Si ottiene da latte di pecore di razze autoctone del Lazio. La sua caratteristica è la conciatura della crosta con circa quindici erbe aromatiche.

È uno dei formaggi più antichi della regione tanto che la tradizione casearia lo fa risalire ai Sannitiche vivevano nel territorio.

I Sanniti avevano sviluppato una tecnica per la conservazione dei formaggi senza che si formassero batteri dannosi per le forme e per l’uomo. La speziatura, oltre a trasmettere l’essenza delle erbe,serve anche a non far deteriorare nel tempo il formaggio.

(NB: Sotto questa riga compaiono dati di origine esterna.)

`config.mk`:
```
export PLATFORM = sky130hd
export DESIGN_NAME = setpoint_ramp_cfg
export DESIGN_NICKNAME = d
export VERILOG_FILES = /design/src/rtl/setpoint_ramp_cfg.sv
export SDC_FILE = /design/constraint.sdc
export NUM_CORES = 1
export LEC_CHECK = 0
export BUFFER_PORTS_ARGS = -buffer_cell sky130_fd_sc_hd__buf_2
export CORE_MARGIN = 5
export CORE_UTILIZATION = 50
export DETAILED_ROUTE_END_ITERATION = 8
export GPL_TIMING_DRIVEN = 0
export PLACE_DENSITY = 0.71
export SLEW_MARGIN = 30
export SYNTH_ARGS = -nofsm -noshare
export SYNTH_HDL_FRONTEND = slang
export SYNTH_SLANG_ARGS = --single-unit
```
`constraint.sdc`:
```
create_clock -name clk -period 4.7 [get_ports clk]
set_input_delay 0.94 -clock clk [delete_from_list [all_inputs] [get_ports clk]]
set_output_delay 0.94 -clock clk [all_outputs]
set_load 0.02 [all_outputs]
```
==> src/rtl/expr_pipe_eval_if.sv <==
// rtl/expr_pipe_eval_if.sv - operand/result handshake bundle for expr_pipe_eval
interface expr_pipe_eval_if #(
    parameter int AW = 6,
    parameter int BW = 6,
    parameter int YW = 8
);
    logic          in_valid;
    logic          in_ready;
    logic [AW-1:0] a;
    logic [BW-1:0] b;
    logic [2:0]    op;
    logic          out_valid;
    logic          out_ready;
    logic [YW-1:0] y;
    logic          flag;
    logic [15:0]   ops_done;

    modport master (
        output in_valid, a, b, op, out_ready,
        input  in_ready, out_valid, y, flag, ops_done
    );

    modport slave (
        input  in_valid, a, b, op, out_ready,
        output in_ready, out_valid, y, flag, ops_done
    );
endinterface

==> src/rtl/expr_pipe_eval.sv <==
// rtl/expr_pipe_eval.sv - pipelined width/sign-aware expression evaluator with elastic handshake
module expr_pipe_eval #(
    parameter int AW       = 6,
    parameter int BW       = 6,
    parameter int A_SIGNED = 1,
    parameter int B_SIGNED = 1,
    parameter int YW       = 8,
    parameter int STAGES   = 2
) (
    input  logic             clk,
    input  logic             reset,
    expr_pipe_eval_if.slave  bus
);
    // Mixed signedness collapses to the unsigned domain, as in a Verilog expression.
    localparam bit SDOM = (A_SIGNED != 0) && (B_SIGNED != 0);

    logic [63:0]       ea64, eb64, sum64, dif64, prd64;
    logic [YW-1:0]     ea, eb, cy;
    logic              cf, r, sh_big;

    logic [STAGES-1:0] v, en, fr;
    logic [YW-1:0]     yr [STAGES];
    logic [15:0]       done_cnt;

    function automatic logic fits(input logic [63:0] x);
        logic [63:0] hi;
        if (SDOM) begin
            hi = $signed(x) >>> (YW - 1);
            return (hi == '0) || (hi == '1);
        end
        return (x >> YW) == '0;
    endfunction

    always_comb begin
        if (SDOM) begin
            ea64 = 64'($signed(bus.a));
            eb64 = 64'($signed(bus.b));
        end else begin
            ea64 = 64'(bus.a);
            eb64 = 64'(bus.b);
        end
    end

    // 64-bit intermediates hold the exact result of any 16x16 operation.
    assign sum64  = ea64 + eb64;
    assign dif64  = ea64 - eb64;
    assign prd64  = ea64 * eb64;
    assign ea     = ea64[YW-1:0];
    assign eb     = eb64[YW-1:0];
    assign sh_big = 32'(bus.b) >= 32'(YW);

    always_comb begin
        cy = '0;
        cf = 1'b0;
        r  = 1'b0;
        case (bus.op)
            3'd0: begin cy = sum64[YW-1:0]; cf = !fits(sum64); end
            3'd1: begin cy = dif64[YW-1:0]; cf = !fits(dif64); end
            3'd2: begin cy = prd64[YW-1:0]; cf = !fits(prd64); end
            3'd3: begin
                if (!sh_big) cy = ea << bus.b;
            end
            3'd4: begin
                if (sh_big) begin
                    if (SDOM) cy = {YW{ea[YW-1]}};
                end else if (SDOM) begin
                    cy = $signed(ea) >>> bus.b;
                end else begin
                    cy = ea >> bus.b;
                end
            end
            3'd5: begin
                if (SDOM) r = $signed(ea) < $signed(eb);
                else      r = ea < eb;
                cy = {{(YW-1){1'b0}}, r};
                cf = r;
            end
            3'd6: begin
                r  = ea != eb;
                cy = {{(YW-1){1'b0}}, r};
                cf = r;
            end
            default: begin
                r  = ~^(ea ^ eb);
                cy = {{(YW-1){1'b0}}, r};
                cf = r;
            end
        endcase
    end

    // Stage k may load when out_ready or any stage at or after k is empty.
    always_comb begin
        en = '0;
        for (int k = 0; k < STAGES; k++) begin
            en[k] = bus.out_ready ||
                    !(&(v | ((STAGES'(1) << k) - STAGES'(1))));
        end
    end

    always_ff @(posedge clk or posedge reset) begin
        if (reset) begin
            v        <= '0;
            fr       <= '0;
            done_cnt <= '0;
            for (int k = 0; k < STAGES; k++) yr[k] <= '0;
        end else begin
            if (en[0]) begin
                v[0] <= bus.in_valid;
                if (bus.in_valid) begin
                    yr[0] <= cy;
                    fr[0] <= cf;
                end
            end
            for (int k = 1; k < STAGES; k++) begin
                if (en[k]) begin
                    v[k] <= v[k-1];
                    if (v[k-1]) begin
                        yr[k] <= yr[k-1];
                        fr[k] <= fr[k-1];
                    end
                end
            end
            if (v[STAGES-1] && bus.out_ready) done_cnt <= done_cnt + 16'd1;
        end
    end

    assign bus.in_ready  = en[0];
    assign bus.out_valid = v[STAGES-1];
    assign bus.y         = yr[STAGES-1];
    assign bus.flag      = fr[STAGES-1];
    assign bus.ops_done  = done_cnt;
endmodule

==> src/flat_wrapper.sv <==
// flat-port wrapper written by rule: the top's interface ports become plain ports
module expr_pipe_eval_flat 
#(
    parameter int AW       = 6,
    parameter int BW       = 6,
    parameter int A_SIGNED = 1,
    parameter int B_SIGNED = 1,
    parameter int YW       = 8,
    parameter int STAGES   = 2
)
  (clk, reset, bus_in_valid, bus_a, bus_b, bus_op, bus_out_ready, bus_in_ready, bus_out_valid, bus_y, bus_flag, bus_ops_done);
  expr_pipe_eval_if #(.AW(AW), .BW(BW), .YW(YW)) bus_i ();
  input  logic clk;
  input  logic reset;
  input wire logic [$bits(bus_i.in_valid)-1:0] bus_in_valid;
  input wire logic [$bits(bus_i.a)-1:0] bus_a;
  input wire logic [$bits(bus_i.b)-1:0] bus_b;
  input wire logic [$bits(bus_i.op)-1:0] bus_op;
  input wire logic [$bits(bus_i.out_ready)-1:0] bus_out_ready;
  output wire logic [$bits(bus_i.in_ready)-1:0] bus_in_ready;
  output wire logic [$bits(bus_i.out_valid)-1:0] bus_out_valid;
  output wire logic [$bits(bus_i.y)-1:0] bus_y;
  output wire logic [$bits(bus_i.flag)-1:0] bus_flag;
  output wire logic [$bits(bus_i.ops_done)-1:0] bus_ops_done;
  assign bus_i.in_valid = bus_in_valid;
  assign bus_i.a = bus_a;
  assign bus_i.b = bus_b;
  assign bus_i.op = bus_op;
  assign bus_i.out_ready = bus_out_ready;
  assign bus_in_ready = bus_i.in_ready;
  assign bus_out_valid = bus_i.out_valid;
  assign bus_y = bus_i.y;
  assign bus_flag = bus_i.flag;
  assign bus_ops_done = bus_i.ops_done;
  expr_pipe_eval #(.AW(AW), .BW(BW), .A_SIGNED(A_SIGNED), .B_SIGNED(B_SIGNED), .YW(YW), .STAGES(STAGES)) u_core (.clk(clk), .reset(reset), .bus(bus_i));
endmodule
==> config.mk <==
export PLATFORM = sky130hd
export DESIGN_NAME = expr_pipe_eval_flat
export DESIGN_NICKNAME = d
export VERILOG_FILES = /design/src/rtl/expr_pipe_eval_if.sv /design/src/rtl/expr_pipe_eval.sv /design/src/flat_wrapper.sv
export SDC_FILE = /design/constraint.sdc
export NUM_CORES = 1
export LEC_CHECK = 0
export BUFFER_PORTS_ARGS = -buffer_cell sky130_fd_sc_hd__buf_4
export CAP_MARGIN = 20
export CORE_ASPECT_RATIO = 1.75
export CORE_MARGIN = 2
export CORE_UTILIZATION = 60
export DETAILED_ROUTE_END_ITERATION = 8
export GPL_TIMING_DRIVEN = 0
export PLACE_DENSITY = 0.81
export SYNTH_ARGS = -nofsm -noshare
export SYNTH_HDL_FRONTEND = slang
export SYNTH_SLANG_ARGS = --single-unit
==> constraint.sdc <==
create_clock -name clk -period 3.1 [get_ports clk]
set_input_delay 0.62 -clock clk [delete_from_list [all_inputs] [get_ports clk]]
set_output_delay 0.62 -clock clk [all_outputs]
set_load 0.02 [all_outputs]
==> impl_metrics.ini <==
[floorplan]
start_util = 0.622
die-area_sq_mm = 0.00753
num_rows = 39
fp.dieH_microns = 113
core_area_sq_mm = 0.00659
die_x_microns = 66.5
io_pins = 46

[sta]
tightest_slew_ns = 0.862
setup_viol = 5
fin_worst_skew_ns = 0.00592
period_minus_slack_ns = 4.58
report.final.slew_viol_count = 0
slew_headroom = 0.421
rsz0062_at_grt = yes
hold_viol_final = 0
max_freq_mhz = 219
post-route-period-util = 1.48
layout_setup_ws_ns = -1.48
tns_ns = -5.26

[setup_path]
cp-start-kind = input pin
cp_cell_sequence = buf_8 -> clkbuf_16 -> buf_8 -> and2_4 -> fa_1 -> inv_1 -> fa_1 -> fa_1 -> inv_2 -> fa_2 -> fa_2 -> buf_6 -> buf_6 -> buf_6 -> buf_6 -> buf_6 -> buf_6 -> buf_6 -> xor2_2 -> a21oi_2 -> a31oi_1
path_buf_inv = 12
cp_max_fo = 4
arrival_ns = 4.72
path_class = in2reg
cp.required_ns = 3.24
rr_startpoint = u_core.v[1]$_DFFE_PP0N_
critPathMaxStageDelay_ns = 0.53
cpMostUsedCell = buf_6
critical_path.top_delay_family = adder cells
end_kind = register
crit_path_start = bus_b[2]
cpMaxStageDelayCell = fa_1
cp_num_cells = 21
r2r_slack_ns = 1.22
rr_worst_depth = 7

[finish]
diodes = 0
layout_commonest_cell = buf_4
area_delta_synth_final_pct = 30.1
nets = 623
stdcell_area_sq_mm = 0.00533
final_cell_mix = buf_4 (61), inv_1 (48), nor2_1 (38)
drive_above_1_share = 0.295
fill_cells = 417

[power_and_ir_drop]
pwr_density_cell_mw_per_mm2 = 613
vdd_drop_max_mv = 0.752
p_leak_nw = 2.51

[synth]
synth_cell_types = 65
syn_area_sq_mm = 0.00410
ys_seq_area_frac = 0.220
syn-num-nets = 551
ys_warn_count = 0
synth-edff-count = 0
synthFlopType = dfrtp_1
syn_avg_cell_area_sq_um = 8.85
netlist_top_cells_area = dfrtp_1 (22%), fa_1 (14%), ha_1 (13%), inv_1 (5.3%), xnor2_1 (4.7%)
synthCells = 463
synth_top_area_share = 0.220
yosys.area.top_type = dfrtp_1
async_flop_share = 1.00
ys_seq_elements = 36

[routing]
routed_wl_microns = 12400
vias = 3738
drt_iter0_drc = 206
via_per_inst = 6.05
avgRoutedWirePerCell_microns = 20.0
firstDrtPassIters = 5
drt.antenna.violating_nets = 0
drc = 0

[outcome]
status = finished, violations left
violations = negative setup slack

[job]
cap_violations = 0

[placement]
dpl.hpwl_microns = 9300
placed_area_sq_mm = 0.00473
portBuffers = 44
routabilityCongestion = 0.933

[global_route]
antenna_found_initial = 0
grt_max_degree = 26
grtUsageTotal = 0.346
grt_pass1_vias = 3908
gr-total-overflow = 0
grt_pass1_wl_microns = 19600

[clocking]
clkTransAtPathRegs_ns = 0.06
cts_hold_buf = 0
cts_buffer_depth = 2
root_buffer = clkbuf_16
cts_buffers = 5
cts.sinks = 36
h-tree-depth = 2
insertion_delay_ns = 0.28
tritoncts = built

[min_path]
hp-class = in2async
## cells in the mapped netlist, drive strengths merged, types with 2 or more instances
cell	count
o21a	2
and3	2
a221oi	3
dfrtp	36
ha	41
nand4	7
fa	28
xnor2	22
and4	2
nand3b	3
mux2	12
a2111oi	3
a211oi	4
nand3	11
o211a	2
o21ai	13
a31oi	7
buf	16
a21o	3
nand2b	10
o31ai	3
nor3	12
and2	6
or2	2
a21oi	25
a311oi	2
inv	61
o211ai	2
mux2i	9
nor2b	4
a222oi	2
clkbuf	7
or4	5
nand2	32
xor2	7
nor2	39
## where the power goes
part,switching [W],internal [W]
registers,0.0000819,0.000569
clock network,0.000193,0.000377
logic,0.00110,0.000948
## final timing paths
kind | to
worst max-delay path | u_core.yr[14]$_DFFE_PP0P_
worst min-delay path | u_core.bus.ops_done[11]$_DFFE_PP0P_
worst max register to register | u_core.bus.ops_done[15]$_DFFE_PP0P_
worst min register to register | u_core.bus.ops_done[15]$_DFFE_PP0P_
max in group asynchronous | u_core.bus.ops_done[1]$_DFFE_PP0P_
min in group clk | u_core.bus.ops_done[15]$_DFFE_PP0P_
## per-layer routing
metal,vias to the layer above,part of all wire,wire length [microns],GRT usage
met5,-,0,0,0
met4,0,0.092,1140,0.245
met3,70,0.041,510,0.0288
met2,174,0.54,6680,0.639
met1,1770,0.33,4050,0.347
li1,1724,-,-,-
## logic make-up (layout without fill, tap and decap cells)
group,count (synthesis),in the layout,share of synthesized area
flops,36,36,0.220
mux,21,21,0.0550
xor+xnor,29,29,0.0620
fa+ha+maj,69,69,0.262
buf+inv,85,158,0.0898
simple gates,139,139,0.170
compound gates,84,84,0.141
## state kept, by name, summed over array words and instances (netlist names)
| signal | count |
|---|---|
| u_core.bus.ops_done | 16 |
| u_core.bus.y | 8 |
| u_core.fr | 2 |
| u_core.v | 2 |
| u_core.yr | 8 |
## cell type report
cell class	count	area, sq um	area share
clock buffer	5	125	0.0235
multi-input combinational	342	3120	0.585
sequential	36	901	0.169
tap	82	103	0.0193
clock inverter	3	42.5	0.00798
inverter	62	251	0.0472
timing repair buffer	66	564	0.106
buffer	22	223	0.0418
## timing repair
item	CTS	global route
endpoints found under the setup margin	6	6
pin swaps	18	17
setup buffers	19	2
resized for setup	34	19
gates cloned	0	0
## per-stage QoR
step | cells | setup slack (ns) | utilization | total power, W | hold slack (ns)
global route | 618 | -1.58 | 0.809 | 0.00346 | 0.422
global placement | 589 | -1.92 | 0.714 | 0.00227 | 0.464
finish | 618 | -1.48 | 0.809 | 0.00327 | 0.389
floorplan | 463 | -1.38 | - | 0.00185 | 0.452
detailed placement | 590 | -1.94 | 0.719 | 0.00233 | 0.468
CTS | 616 | -1.48 | 0.791 | 0.00306 | 0.399
## worst register-to-register path, stage by stage, from the launching register on
cell and delay [ns]:
dfrtp_1 0.39, and2_1 0.14, clkbuf_1 0.20, nand4_1 0.17, nor2_1 0.24, and4_1 0.34
nand3_1 0.14, xnor2_1 0.14
Note: power is estimated with default switching activity, not from simulation.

Questa tradizione, che rende prezioso il Conciato, si tramanda ancora oggi. Essa consiste in una concia di 15 diverse erbe aromatiche spontanee con le quali proteggere il formaggio tra cui timo serpillo, lauro, ginepro, salvia, rosmarino, finocchio selvatico, anice, aglio, coriandolo, pepe nero, pepe bianco, e basilico.

Il formaggio è un piccolo cacio coagulato con caglio di capretto o caglio in polvere di vitello. Alla rottura della cagliata, il cacio viene formato in fascine di plastica che ricalcano le tipiche forme di quelle in vimini.

Il periodo di produzione va da settembre a giugno.